**Data extract**
[config.mk]
export PLATFORM = sky130hd
export DESIGN_NAME = msd_core
export DESIGN_NICKNAME = d
export VERILOG_FILES = /design/src/inc/msd_pkg.sv /design/src/core/msd_sync.sv /design/src/core/msd_core.sv
export SDC_FILE = /design/constraint.sdc
export NUM_CORES = 2
export LEC_CHECK = 0
export BUFFER_PORTS_ARGS = -buffer_cell sky130_fd_sc_hd__buf_2
export CAP_MARGIN = 20
export CORE_ASPECT_RATIO = 0.9
export CORE_UTILIZATION = 46
export CTS_BUF_LIST = sky130_fd_sc_hd__clkbuf_4
export DETAILED_ROUTE_END_ITERATION = 6
export GPL_ROUTABILITY_DRIVEN = 0
export HOLD_SLACK_MARGIN = 0.12
export PLACE_DENSITY_LB_ADDON = 0.3
export SKIP_CTS_REPAIR_TIMING = 1
export SLEW_MARGIN = 25
export SYNTH_ARGS = -nofsm -noshare
export SYNTH_HDL_FRONTEND = slang
export SYNTH_HIERARCHICAL = 1
export SYNTH_SLANG_ARGS = --single-unit
export TNS_END_PERCENT = 5
[constraint.sdc]
create_clock -name mclk_i -period 23.9 [get_ports mclk_i]
set_clock_uncertainty 0.15 [all_clocks]
set_input_delay 2.39 -clock mclk_i [delete_from_list [all_inputs] [get_ports mclk_i]]
set_output_delay 2.39 -clock mclk_i [all_outputs]
set_load 0.05 [all_outputs]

**Task item**
All of the entries must be quoted exactly; please include each one.

**Result below**
[config.mk]
export PLATFORM = sky130hd
export DESIGN_NAME = msd_core
export DESIGN_NICKNAME = d
export VERILOG_FILES = /design/src/inc/msd_pkg.sv /design/src/core/msd_sync.sv /design/src/core/msd_core.sv
export SDC_FILE = /design/constraint.sdc
export NUM_CORES = 2
export LEC_CHECK = 0
export BUFFER_PORTS_ARGS = -buffer_cell sky130_fd_sc_hd__buf_2
export CAP_MARGIN = 20
export CORE_ASPECT_RATIO = 0.9
export CORE_UTILIZATION = 46
export CTS_BUF_LIST = sky130_fd_sc_hd__clkbuf_4
export DETAILED_ROUTE_END_ITERATION = 6
export GPL_ROUTABILITY_DRIVEN = 0
export HOLD_SLACK_MARGIN = 0.12
export PLACE_DENSITY_LB_ADDON = 0.3
export SKIP_CTS_REPAIR_TIMING = 1
export SLEW_MARGIN = 25
export SYNTH_ARGS = -nofsm -noshare
export SYNTH_HDL_FRONTEND = slang
export SYNTH_HIERARCHICAL = 1
export SYNTH_SLANG_ARGS = --single-unit
export TNS_END_PERCENT = 5
[constraint.sdc]
create_clock -name mclk_i -period 23.9 [get_ports mclk_i]
set_clock_uncertainty 0.15 [all_clocks]
set_input_delay 2.39 -clock mclk_i [delete_from_list [all_inputs] [get_ports mclk_i]]
set_output_delay 2.39 -clock mclk_i [all_outputs]
set_load 0.05 [all_outputs]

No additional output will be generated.